In due course, the GorgeousArt spam wave subsided. This morning, however, I received spam promoting a domain called revolbest.com and advertising a product called 'advanceVPN'. The spam warns recipients of the terrible threat posed to their privacy by state snooping and offers an answer:
We propose you make use of our VPN service! VPN (Virtual Private Network) is a permanent encrypted connexion between your personal computer and VPN server based on data transfer by dint of encrypted GRE packages. Enciphering's created using the present-day safest algorithm MPPE 128bit stateful.

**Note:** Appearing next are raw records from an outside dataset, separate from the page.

`config.mk`:
```
export PLATFORM = sky130hd
export DESIGN_NAME = hwpe_sel_ctrl
export DESIGN_NICKNAME = d
export VERILOG_FILES = /design/src/rtl/hwpe_sel_ctrl.sv
export SDC_FILE = /design/constraint.sdc
export NUM_CORES = 1
export LEC_CHECK = 0
export CORE_MARGIN = 3
export CORE_UTILIZATION = 43
export CTS_CLUSTER_SIZE = 25
export DETAILED_ROUTE_END_ITERATION = 8
export PLACE_DENSITY = 0.88
export SLEW_MARGIN = 20
export SYNTH_ARGS = -nofsm -noshare
export SYNTH_HDL_FRONTEND = slang
export SYNTH_SLANG_ARGS = --single-unit
```
`constraint.sdc`:
```
create_clock -name clk -period 3 [get_ports clk]
set_input_delay 0.3 -clock clk [delete_from_list [all_inputs] [get_ports clk]]
set_output_delay 0.3 -clock clk [all_outputs]
set_load 0.01 [all_outputs]
```
`src/rtl/hwpe_sel_ctrl.sv`:
```
// hwpe_sel_ctrl: register-mapped HWPE select/enable controller with a
// drain-then-gate switchover. Optional macro: HWPE_SEL_CTRL_BUSY_TIMEOUT_EN.
// Ports: clk, rst_n; periph bus req_i/add_i/wen_i/be_i/wdata_i/id_i ->
// gnt_o, r_rdata_o/r_valid_o/r_id_o; busy_i in; hwpe_en_o/hwpe_sel_o out.
module hwpe_sel_ctrl #(
  parameter int ID_WIDTH      = 8,
  parameter int MAX_NUM_HWPES = 4,
  parameter int GUARD_CYCLES  = 4,
  localparam int SW = (MAX_NUM_HWPES > 1) ?
                      $clog2(MAX_NUM_HWPES) : 1,
  localparam int CW = (GUARD_CYCLES > 1) ?
                      $clog2(GUARD_CYCLES) : 1
) (
  input  logic                clk,
  input  logic                rst_n,
  input  logic                req_i,
  input  logic [31:0]         add_i,
  input  logic                wen_i,
  input  logic [3:0]          be_i,
  input  logic [31:0]         wdata_i,
  input  logic [ID_WIDTH-1:0] id_i,
  output logic                gnt_o,
  output logic [31:0]         r_rdata_o,
  output logic                r_valid_o,
  output logic [ID_WIDTH-1:0] r_id_o,
  input  logic                busy_i,
  output logic                hwpe_en_o,
  output logic [SW-1:0]       hwpe_sel_o
);

  typedef enum logic [1:0] {
    RUN,
    DRAIN,
    GATE
  } state_t;

  localparam logic [CW-1:0] LOAD = CW'(GUARD_CYCLES - 1);

  state_t        state;
  logic          ctrl_en;
  logic [SW-1:0] ctrl_sel;
  logic          pend_en;
  logic [SW-1:0] pend_sel;
  logic [CW-1:0] cnt;
  logic [15:0]   sw_cnt;

  logic          is_ctrl;
  logic          is_stat;
  logic          is_cnt;
  logic          is_none;
  logic          wr_ctrl;
  logic          ctrl_wr;
  logic          new_en;
  logic [SW-1:0] new_sel;
  logic [31:0]   rdata;
  logic          wd_exp;
  logic          to_flag;
  logic          unused_ok;

  assign unused_ok = ^{add_i, be_i, wdata_i};

  assign is_ctrl = (add_i[3:2] == 2'd0);
  assign is_stat = (add_i[3:2] == 2'd1);
  assign is_cnt  = (add_i[3:2] == 2'd2);
  assign is_none = (add_i[3:2] == 2'd3);

  assign wr_ctrl = req_i && !wen_i && is_ctrl;
  assign gnt_o   = req_i && !(wr_ctrl && state != RUN);
  assign ctrl_wr = gnt_o && wr_ctrl;

  // Byte-lane merge against the stored CTRL value.
  assign new_en  = be_i[0] ? wdata_i[0] : ctrl_en;
  assign new_sel = be_i[1] ? wdata_i[8+:SW] : ctrl_sel;

`ifdef HWPE_SEL_CTRL_BUSY_TIMEOUT_EN
  logic [15:0] wd_cnt;

  assign wd_exp = (state == DRAIN) && busy_i &&
                  (wd_cnt == 16'hFFFF);

  always_ff @(posedge clk or negedge rst_n) begin
    if (!rst_n) begin
      wd_cnt  <= '0;
      to_flag <= 1'b0;
    end else begin
      if (state == DRAIN && !wd_exp) begin
        wd_cnt <= wd_cnt + 16'd1;
      end else begin
        wd_cnt <= '0;
      end
      if (wd_exp) begin
        to_flag <= 1'b1;
      end else if (ctrl_wr) begin
        to_flag <= 1'b0;
      end
    end
  end
`else
  assign wd_exp  = 1'b0;
  assign to_flag = 1'b0;
`endif

  always_ff @(posedge clk or negedge rst_n) begin
    if (!rst_n) begin
      state      <= RUN;
      ctrl_en    <= 1'b0;
      ctrl_sel   <= '0;
      pend_en    <= 1'b0;
      pend_sel   <= '0;
      cnt        <= '0;
      sw_cnt     <= '0;
      hwpe_en_o  <= 1'b0;
      hwpe_sel_o <= '0;
    end else begin
      if (ctrl_wr) begin
        ctrl_en  <= new_en;
        ctrl_sel <= new_sel;
      end
      unique case (state)
        RUN: begin
          if (ctrl_wr) begin
            if (new_sel == hwpe_sel_o) begin
              hwpe_en_o <= new_en;
            end else begin
              pend_sel <= new_sel;
              pend_en  <= new_en;
              if (busy_i) begin
                state <= DRAIN;
              end else begin
                state     <= GATE;
                cnt       <= LOAD;
                hwpe_en_o <= 1'b0;
              end
            end
          end
        end
        DRAIN: begin
          if (!busy_i || wd_exp) begin
            state     <= GATE;
            cnt       <= LOAD;
            hwpe_en_o <= 1'b0;
          end
        end
        GATE: begin
          if (cnt == '0) begin
            hwpe_sel_o <= pend_sel;
            hwpe_en_o  <= pend_en;
            sw_cnt     <= sw_cnt + 16'd1;
            state      <= RUN;
          end else begin
            cnt <= cnt - CW'(1);
          end
        end
        default: state <= RUN;
      endcase
    end
  end

  always_comb begin
    rdata = '0;
    unique case (1'b1)
      is_ctrl: begin
        rdata[0]     = ctrl_en;
        rdata[8+:SW] = ctrl_sel;
      end
      is_stat: begin
        rdata[0]      = busy_i;
        rdata[1]      = (state != RUN);
        rdata[2]      = to_flag;
        rdata[8+:SW]  = hwpe_sel_o;
        rdata[16+:SW] = pend_sel;
      end
      is_cnt:  rdata[15:0] = sw_cnt;
      is_none: rdata = '0;
      default: rdata = '0;
    endcase
  end

  always_ff @(posedge clk or negedge rst_n) begin
    if (!rst_n) begin
      r_valid_o <= 1'b0;
      r_rdata_o <= '0;
      r_id_o    <= '0;
    end else begin
      r_valid_o <= gnt_o;
      if (gnt_o) begin
        r_id_o <= id_i;
      end
      r_rdata_o <= (gnt_o && wen_i) ? rdata : '0;
    end
  end

endmodule

```
### src/rtl/div_pkg.sv
// ============================================================================
// div_pkg : shared widths, FSM state encoding and iteration count for the
//           sequential signed divider.
// Revision: 1.0
// ============================================================================
`default_nettype none

package div_pkg;

  localparam int DIV_DW = 16;
  localparam int DIV_VW = 8;

  typedef enum logic [1:0] {
    IDLE = 2'd0,
    CALC = 2'd1,
    FIX  = 2'd2,
    DONE = 2'd3
  } div_state_e;

  // One quotient bit per iteration, so the count equals the dividend width.
  function automatic int div_iters(input int dw);
    return dw;
  endfunction

  localparam int DIV_ITERS = div_iters(DIV_DW);

endpackage

`default_nettype wire

### src/rtl/div_step.sv
// ============================================================================
// div_step : one restoring-division iteration on magnitudes (shift in the next
//            dividend bit, trial subtract, restore on borrow, emit quotient bit).
// Revision: 1.0
// ============================================================================
`default_nettype none

module div_step #(
  parameter int DW = 16,
  parameter int VW = 8
) (
  input  logic [VW:0]   acc_i,
  input  logic [DW-1:0] dq_i,
  input  logic [VW-1:0] dvs_i,
  output logic [VW:0]   acc_o,
  output logic [DW-1:0] dq_o,
  output logic          qbit_o
);

  logic [VW:0]   w_shift;
  logic [VW+1:0] w_diff;

  assign w_shift = {acc_i[VW-1:0], dq_i[DW-1]};
  assign w_diff  = {1'b0, w_shift} - {2'b00, dvs_i};

  // A set top bit of acc_i means the shifted value already exceeds any divisor.
  assign qbit_o = acc_i[VW] | ~w_diff[VW+1];
  assign acc_o  = qbit_o ? w_diff[VW:0] : w_shift;
  assign dq_o   = {dq_i[DW-2:0], qbit_o};

endmodule

`default_nettype wire

### src/rtl/seq_divider.sv
// ============================================================================
// seq_divider : multi-cycle signed (truncating) divider, DW-bit dividend by
//               VW-bit divisor, with divide-by-zero and overflow flags.
// Revision: 1.0
// ============================================================================
`default_nettype none

module seq_divider
  import div_pkg::*;
#(
  parameter int DW = DIV_DW,
  parameter int VW = DIV_VW
) (
  input  logic          clk,
  input  logic          rst,
  input  logic          start,
  input  logic [DW-1:0] dividend,
  input  logic [VW-1:0] divisor,
  output logic [DW-1:0] quotient,
  output logic [VW-1:0] remainder,
  output logic          busy,
  output logic          done,
  output logic          dbz,
  output logic          ovf
);

  localparam logic [DW-1:0] C_LAST_CNT = DW'(div_iters(DW) - 1);
  localparam logic [DW-1:0] C_DVD_MIN  = {1'b1, {(DW-1){1'b0}}};

  div_state_e    state_q, state_d;
  logic [DW-1:0] cnt_q, cnt_d;
  logic [VW:0]   acc_q, acc_d;
  logic [DW-1:0] dq_q, dq_d;
  logic [VW-1:0] dvs_q, dvs_d;
  logic          negq_q, negq_d;
  logic          negr_q, negr_d;
  logic [VW-1:0] rres_q, rres_d;
  logic          dbzp_q, dbzp_d;
  logic          ovfp_q, ovfp_d;
  logic [DW-1:0] quo_q, quo_d;
  logic [VW-1:0] rem_q, rem_d;
  logic          busy_q, busy_d;
  logic          done_q, done_d;
  logic          dbz_q, dbz_d;
  logic          ovf_q, ovf_d;

  logic [DW-1:0] w_dvd_mag;
  logic [VW-1:0] w_dvs_mag;
  logic [VW:0]   w_acc_nxt;
  logic [DW-1:0] w_dq_nxt;
  logic          w_qbit;

  // The most negative value maps to its unsigned magnitude (e.g. 16'h8000).
  assign w_dvd_mag = dividend[DW-1] ? -dividend : dividend;
  assign w_dvs_mag = divisor[VW-1]  ? -divisor  : divisor;

  div_step #(.DW(DW), .VW(VW)) u_step (
    .acc_i  (acc_q),
    .dq_i   (dq_q),
    .dvs_i  (dvs_q),
    .acc_o  (w_acc_nxt),
    .dq_o   (w_dq_nxt),
    .qbit_o (w_qbit)
  );

  always_comb begin
    state_d = state_q;
    cnt_d   = cnt_q;
    acc_d   = acc_q;
    dq_d    = dq_q;
    dvs_d   = dvs_q;
    negq_d  = negq_q;
    negr_d  = negr_q;
    rres_d  = rres_q;
    dbzp_d  = dbzp_q;
    ovfp_d  = ovfp_q;
    quo_d   = quo_q;
    rem_d   = rem_q;
    dbz_d   = dbz_q;
    ovf_d   = ovf_q;
    done_d  = 1'b0;

    case (state_q)
      IDLE: begin
        if (start) begin
          dbz_d  = 1'b0;
          ovf_d  = 1'b0;
          cnt_d  = '0;
          acc_d  = '0;
          dq_d   = w_dvd_mag;
          dvs_d  = w_dvs_mag;
          negq_d = dividend[DW-1] ^ divisor[VW-1];
          negr_d = dividend[DW-1];
          dbzp_d = 1'b0;
          ovfp_d = (dividend == C_DVD_MIN) && (divisor == '1);
          if (divisor == '0) begin
            dbzp_d  = 1'b1;
            ovfp_d  = 1'b0;
            dq_d    = '1;
            rres_d  = dividend[VW-1:0];
            state_d = DONE;
          end else begin
            state_d = CALC;
          end
        end
      end
      CALC: begin
        acc_d = w_acc_nxt;
        dq_d  = w_dq_nxt;
        cnt_d = cnt_q + 1'b1;
        if (cnt_q == C_LAST_CNT) state_d = FIX;
      end
      FIX: begin
        dq_d    = negq_q ? -dq_q : dq_q;
        rres_d  = negr_q ? -acc_q[VW-1:0] : acc_q[VW-1:0];
        state_d = DONE;
      end
      DONE: begin
        quo_d   = dq_q;
        rem_d   = rres_q;
        dbz_d   = dbzp_q;
        ovf_d   = ovfp_q;
        done_d  = 1'b1;
        state_d = IDLE;
      end
      default: state_d = IDLE;
    endcase

    busy_d = (state_d != IDLE);
  end

  always_ff @(posedge clk) begin
    if (rst) begin
      state_q <= IDLE;
      cnt_q   <= '0;
      acc_q   <= '0;
      dq_q    <= '0;
      dvs_q   <= '0;
      negq_q  <= 1'b0;
      negr_q  <= 1'b0;
      rres_q  <= '0;
      dbzp_q  <= 1'b0;
      ovfp_q  <= 1'b0;
      quo_q   <= '0;
      rem_q   <= '0;
      busy_q  <= 1'b0;
      done_q  <= 1'b0;
      dbz_q   <= 1'b0;
      ovf_q   <= 1'b0;
    end else begin
      state_q <= state_d;
      cnt_q   <= cnt_d;
      acc_q   <= acc_d;
      dq_q    <= dq_d;
      dvs_q   <= dvs_d;
      negq_q  <= negq_d;
      negr_q  <= negr_d;
      rres_q  <= rres_d;
      dbzp_q  <= dbzp_d;
      ovfp_q  <= ovfp_d;
      quo_q   <= quo_d;
      rem_q   <= rem_d;
      busy_q  <= busy_d;
      done_q  <= done_d;
      dbz_q   <= dbz_d;
      ovf_q   <= ovf_d;
    end
  end

  assign quotient  = quo_q;
  assign remainder = rem_q;
  assign busy      = busy_q;
  assign done      = done_q;
  assign dbz       = dbz_q;
  assign ovf       = ovf_q;

endmodule

`default_nettype wire

### config.mk
export PLATFORM = sky130hd
export DESIGN_NAME = seq_divider
export DESIGN_NICKNAME = d
export VERILOG_FILES = /design/src/rtl/div_pkg.sv /design/src/rtl/div_step.sv /design/src/rtl/seq_divider.sv
export SDC_FILE = /design/constraint.sdc
export NUM_CORES = 1
export LEC_CHECK = 0
export CAP_MARGIN = 20
export CORE_MARGIN = 5
export CORE_UTILIZATION = 45
export CTS_CLUSTER_DIAMETER = 30
export DETAILED_ROUTE_END_ITERATION = 6
export PLACE_DENSITY = 0.77
export SLEW_MARGIN = 10
export SYNTH_ARGS = -nofsm -noshare
export SYNTH_HDL_FRONTEND = slang
export SYNTH_SLANG_ARGS = --single-unit
### constraint.sdc
create_clock -name clk -period 1.98 [get_ports clk]
set_input_delay 0.198 -clock clk [delete_from_list [all_inputs] [get_ports clk]]
set_output_delay 0.198 -clock clk [all_outputs]
set_load 0.03 [all_outputs]
**Word level (Yosys, flattened, before mapping)**

Index checks and enable logic that the tools add are counted.

- Bits in registers: 91
- Latch bits: 0
- RAM bits: 0
- Bits in read-only memories: 0
- Input bits: 27
- Output and inout port bits: 28
- Word-level logic and storage cells: 72
- Memories: 0

- $add $sub $neg: 6
- Multipliers: 0
- Div/mod/pow operators: 0
- Magnitude comparators: 0
- Equality and inequality tests: 9
- Shift-type cells: 0
- Mux-type cells: 25
- Bitwise gates (word level): 3
- Reduce and logical (&&, ||, !) cells: 13

Operator list:

| kind | count |
|---|---|
| $mux 16 | 5 |
| $pmux 16 s3 | 1 |
| $mux 8 | 4 |
| $neg 16->16 | 2 |
| $pmux 16 s2 | 1 |
| $mux 9 | 2 |
| $pmux 9 s2 | 1 |
| $add 16x1->16 const B | 1 |
| $eq 16x16->1 const B | 1 |
| $eq 16x4->1 const B | 1 |
| $neg 8->8 | 2 |
| $pmux 8 s2 | 1 |
| $sub 9x8->10 | 1 |
| $eq 8x8->1 const B | 1 |
| $logic_not 8->1 | 1 |
| $pmux 2 s4 | 1 |
| $reduce_bool 2->1 | 4 |
| $mux 2 | 3 |
| $ne 2x2->1 const B | 3 |
| $reduce_and 2->1 | 3 |
| $reduce_and 3->1 | 2 |
| $eq 2x2->1 const B | 2 |
| $mux 1 | 4 |
| $pmux 1 s2 | 2 |
| 7 further kinds | 7 |

**Depth between registers and ports, before layout**

- Depth in word-level cells: 5
- Gate-level depth with buffers: 12
- Gate-level depth less buffers: 10

**Modules after synthesis**

A second synthesis with hierarchy kept.

- Cell total of the unflattened synthesis: 645
- Area, all modules: 5,350.1 µm²

By module, submodules not included:

| module | instances | cells an instance | area each (µm²) | seq. area each (µm²) |
|---|---|---|---|---|
| seq_divider | 1 | 559 | 4,704.5 | 1,821.7 |
| div_step | 1 | 86 | 645.6 | 0.0 |

**Least setup slack after synthesis**

No wires, ideal clock.

- Path type: register to register
- Start: register dq_q[15]
- End: register acc_q[8]
- Library setup time: 125 ps
- Arrival time: 2,031 ps
- Data required time: 1,855 ps
- Slack: -177 ps
- Cell stages (with the launch flop): 11
- Path buffers: 0
- Period minus slack after synthesis: 2,157 ps
- Cells stage by stage: dfxtp_1 -> inv_1 -> ha_1 -> inv_1 -> fa_1 -> a21o_1 -> a21oi_1 -> o21bai_1 -> a221o_1 -> a32oi_1 -> o41ai_1

- Word-level cells in the longest chain between the ends: 5

RTL lines:

| item | RTL line | text |
|---|---|---|
| start: declaration | seq_divider.sv:33 | `logic [DW-1:0] dq_q, dq_d;` |
| start signal: assignment | seq_divider.sv:154 | `dq_q <= dq_d;` |
| $sub 9x8->10 (*) | div_step.sv:24 | `assign w_diff = {1'b0, w_shift} - {2'b00, dvs_i};` |
| $not 1->1 | div_step.sv:27 | `assign qbit_o = acc_i[VW] \| ~w_diff[VW+1];` |
| $or 1x1->1 | div_step.sv:27 |  |
| $mux 9 (*) | div_step.sv:28 | `assign acc_o = qbit_o ? w_diff[VW:0] : w_shift;` |
| $pmux 9 s2 (*) | seq_divider.sv:83 | `case (state_q)` |
| end signal: assignment | seq_divider.sv:136 | `acc_q <= '0;` |
| end signal: assignment | seq_divider.sv:153 | `acc_q <= acc_d;` |
| end: declaration | seq_divider.sv:32 | `logic [VW:0] acc_q, acc_d;` |

Mark *: on every way between the ends. The rest lies on a longest branch, timed or not.
A chain may end at the register's enable or synchronous reset.

**Final worst setup path**

Same ends and word-level chain as after synthesis.

==> flow_summary.yaml <==
cells_and_area:
  area_growth_pct: 36.3
  final_cell_mix: "107 x buf_4, 88 x nor2_1, 80 x dfxtp_1"
  drive_above_1_share: 0.254
  diodes: 0
  layout_commonest_cell: "buf_4"
  final_area_sq_um: 7210
  fin_nets: 824
power_and_ir_drop:
  cellPowerDensity_nw_per_um2: 710
  power_w: 0.00512
  p_leak_nw: 2.76
  worst_ir_drop_vdd_v: 0.000385
placement:
  dpl_cell_area_sq_um: 6590
  io_buffers: 54
  hpwl_um: 11400
  place.gp.congestion: 0.968
  pre_cts_ws_ns: -0.226
route:
  firstDrtPassIters: 5
  vias: 5271
  drcViolationCount: 0
  routed_via_density: 5.69
  route.antenna.remaining_nets: 0
  drt_wl_total_um: 15200
  post_drt_wl_per_cell_um: 16.5
  drt_iter0_drc: 330
worst_setup_path:
  cp-start-kind: "flip-flop"
  max_stage_delay_ns: 0.33
  path_buf_inv: 2
  critPathKind: "reg2reg"
  critPathTopFamily: "compound AO/OA/AOI/OAI gates"
  worstPathRequired_ns: 2.22
  worstPathMaxFanout: 2
  critPathMostFrequentCell: "inv_2"
  cp-end-kind: "flip-flop"
  worstPathCellList: "inv_2 > ha_4 > inv_2 > fa_2 > a21o_1 > a21oi_2 > o21bai_2 > a221o_1 > a32oi_1 > o41ai_1"
  cp_slowest_cell: "dfxtp_2"
  cp.arrival_ns: 2.30
cts:
  clock_latency_ns: 0.35
  cts.clk_slew.worst_paths_ns: 0.08
  clockRootBuffer: "clkbuf_16"
  cts.htree.levels: 3
  tritoncts: "done"
  clockBufferDepth: 2
  cts_sinks: 91
  numCtsBuffers: 9
global_routing:
  antenna_found_initial: 0
  grt_first_pass_wirelength_um: 24800
  grt_pass1_vias: 5099
  gr-total-overflow: 0
  grt_max_degree: 37
  grt_use_total: 0.211
sta:
  final_hold_viol_count: 0
  fin_crit_sh: 1.04
  skew_ns: 0.0105
  finalCriticalPeriod_ns: 2.06
  rsz0062_at_grt: "yes"
  fmax_mhz: 485
  slew_headroom: 0.675
  finalSetupViolCount: 2
  worstMarginPinSlew_ns: 0.475
  fin_ws_ns: -0.0801
  slew_viol_final: 0
synthesis:
  ys.flop_type: "dfxtp_1"
  yosys.area.top_type: "dfxtp_1"
  synth_cell_types: 68
  avgSynthCellArea_sq_um: 8.20
  ys_ff_latch: 91
  yosysWarnings: 0
  syn_nets: 691
  synth_top_cell_area_share: 0.344
  ys_seq_area_frac: 0.344
  synthTopCellsByArea: "dfxtp_1 34%, mux2i_1 6.8%, nor2_1 6.2%"
  async_reset_ff_frac: 0
  syn-cell-area_sq_um: 5290
  synth_edf_count: 0
  synthCells: 645
status:
  violations: "setup timing"
  status: "finished with violations"
floorplan:
  dieArea_sq_um: 14000
  initial_core_util: 0.461
  io_pins: 55
  die_h_um: 118
  die_x_um: 118
  design.core.area_sq_um: 11500
  rows: 39
run:
  drv_cap: 0
hold_path:
  hold_class: "in2reg"
==> layout make-up <==
class | count | area, sq um
Multi-Input combinational cell | 487 | 3420
Timing Repair Buffer | 165 | 1390
Fill cell | 899 | 4260
Clock inverter | 7 | 72.6
Tap cell | 143 | 179
Sequential cell | 91 | 1840
Inverter | 24 | 90.1
Clock buffer | 9 | 225
==> Yosys cell counts, types with 6 or more instances <==
| cell type | instances |
|---|---|
| clkbuf_1 | 27 |
| or3_1 | 8 |
| a31oi_1 | 7 |
| a21oi_1 | 42 |
| a32oi_1 | 7 |
| inv_1 | 24 |
| nand2b_1 | 7 |
| a211oi_1 | 21 |
| nor2b_1 | 11 |
| nor3_1 | 10 |
| buf_2 | 6 |
| xnor2_1 | 20 |
| ha_1 | 18 |
| dfxtp_1 | 91 |
| o21ai_0 | 30 |
| mux2i_1 | 36 |
| nand4_1 | 10 |
| buf_1 | 7 |
| nand3_1 | 9 |
| nor2_1 | 88 |
| xor2_1 | 23 |
| o31ai_1 | 9 |
| nand2_1 | 53 |
==> sequential cells by signal (all words and copies together), names as in the netlist, 2 cells and up <==
| signal | cells |
|---|---|
| cnt_q | 16 |
| rres_q | 8 |
| quotient | 16 |
| dq_q | 16 |
| dvs_q | 8 |
| state_q | 2 |
| remainder | 8 |
| acc_q | 9 |
==> power by group <==
part           switching, W  leakage, nW  internal (W)
sequential        0.0000809        0.743       0.00190
combinational      0.000699         1.87      0.000729
clock              0.000822        0.142      0.000887
==> cell families (layout without fill, tap and decap cells) <==
family,after synthesis,in the layout,share of synthesized area
simple gates,232,232,0.221
compound gates,155,155,0.192
flops,91,91,0.344
buf+inv,67,205,0.0525
xor+xnor,43,43,0.0712
mux,38,38,0.0724
fa+ha+maj,19,19,0.0464
==> per-layer routing <==
metal / vias up / GRT usage / part of all wire
li1: 2569 / - / -
met1: 2516 / 0.249 / 0.42
met2: 152 / 0.376 / 0.52
met3: 34 / 0.0382 / 0.045
met4: 0 / 0.0850 / 0.025
met5: - / 0 / 0
==> metrics by stage <==
step / std cells / setup TNS (ns) / util / hold slack, ns
2_1_floorplan: 645 / -0.0475 / - / 0.334
3_3_place_gp: 898 / -2.57 / 0.574 / 0.443
3_5_place_dp: 898 / -4.16 / 0.574 / 0.449
4_1_cts: 920 / -0.149 / 0.612 / 0.219
5_1_grt: 926 / -0.908 / 0.629 / 0.246
6_report: 926 / -0.0939 / 0.629 / 0.222
==> worst reg2reg max path: cells and delay by family (launching register included) <==
family                     cells  cell delay (ns)
adders and majority gates      2             0.47
DFF                            1             0.33
buffers and inverters          2             0.11
AOI/OAI and AO/OA              6             1.04
==> final timing paths <==
check	slack (ns)	cells after the start	from	endpoint
worst min register to register	0.46	2	dvs_q[7]$_SDFFE_PP0P_	dvs_q[7]$_SDFFE_PP0P_
worst min-delay path	0.22	3	rst	dvs_q[5]$_SDFFE_PP0P_
worst max-delay path	-0.08	10	dq_q[15]$_SDFFE_PP0P_	acc_q[8]$_SDFFE_PP0P_
worst max register to register	-0.08	10	dq_q[15]$_SDFFE_PP0P_	acc_q[8]$_SDFFE_PP0P_
==> timing repair <==
action / in CTS / in global routing
resized for setup: 25 / 36
setup endpoints to repair: 28 / 32
buffers inserted: 6 / 6
hold buffers: 0 / 0
pin swaps: 12 / 15
No activity file was read; power rests on OpenSTA's default activity.
<file path="config.mk">
export PLATFORM = sky130hd
export DESIGN_NAME = fetch_pc_ctrl_flat
export DESIGN_NICKNAME = d
export VERILOG_FILES = /design/src/rtl/fetch_pc_ctrl_if.sv /design/src/rtl/fetch_pc_ctrl.sv /design/src/flat_wrapper.sv
export SDC_FILE = /design/constraint.sdc
export NUM_CORES = 1
export LEC_CHECK = 0
export CORE_UTILIZATION = 53
export CTS_CLUSTER_SIZE = 25
export DETAILED_ROUTE_END_ITERATION = 7
export PLACE_DENSITY_LB_ADDON = 0.05
export SYNTH_ARGS = -nofsm -noshare
export SYNTH_HDL_FRONTEND = slang
export SYNTH_SLANG_ARGS = --single-unit
</file>
<file path="constraint.sdc">
create_clock -name clk -period 5.03 [get_ports clk]
set_input_delay 1.006 -clock clk [delete_from_list [all_inputs] [get_ports clk]]
set_output_delay 1.006 -clock clk [all_outputs]
set_load 0.01 [all_outputs]
</file>
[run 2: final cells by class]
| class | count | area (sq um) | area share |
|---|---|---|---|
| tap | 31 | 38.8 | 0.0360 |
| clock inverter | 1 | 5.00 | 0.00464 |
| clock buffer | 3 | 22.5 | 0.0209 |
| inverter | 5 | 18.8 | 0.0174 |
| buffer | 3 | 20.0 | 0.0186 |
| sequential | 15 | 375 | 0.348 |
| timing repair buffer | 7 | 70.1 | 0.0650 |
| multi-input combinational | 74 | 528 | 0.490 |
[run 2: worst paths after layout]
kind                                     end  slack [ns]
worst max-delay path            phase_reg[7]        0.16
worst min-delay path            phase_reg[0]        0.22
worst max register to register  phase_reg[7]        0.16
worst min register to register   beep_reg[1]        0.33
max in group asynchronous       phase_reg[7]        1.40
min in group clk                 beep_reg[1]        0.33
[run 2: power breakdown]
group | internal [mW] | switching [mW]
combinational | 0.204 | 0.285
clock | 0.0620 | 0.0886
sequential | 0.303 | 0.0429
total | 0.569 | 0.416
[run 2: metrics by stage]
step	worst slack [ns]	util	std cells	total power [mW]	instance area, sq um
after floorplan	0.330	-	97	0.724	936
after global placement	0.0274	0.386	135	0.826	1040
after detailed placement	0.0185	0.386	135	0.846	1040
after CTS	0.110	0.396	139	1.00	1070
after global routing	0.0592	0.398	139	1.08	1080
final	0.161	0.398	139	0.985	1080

Sounds pretty impressive, and as they say, their costs seem to be very fetching
. Just $40 for 10GB of traffic through their quick I-net channels
. Sign me up now!
Except that before I could hand over my credit card details, another flight of spam arrived, this time pointing to preparationsuper.com , with the same message. Whereas one spam promoting a domain might suggest a clueless idiot who thinks spam is a good way to push the product, a sequence of spams featuring nonsense names says that this is a spammer who is deliberately trying to dodge filters and takedowns. And the technobabble says that this is someone who's out to con the recipient.
Sure enough, when we dig a little deeper, what do we find? The nameserver for advanceVPN is none other than our friend active-bill.com. Busted!
There's one minor difference, which is that while the GorgeousArt domains and active-bill.com are registered to one Hansheng Wei, the new advanceVPN scam domains are registered to Stephen Patterson. By a fascinating coincidence, Googling for his details turns up some CastleCops records for Canadian Health & Care Mall, a probably-fictitious organization behind a number of spamvertised 'Internet pharmacies'. You can't get much dirtier than that.
Fine art, VPN software — what else have you got for us, guys?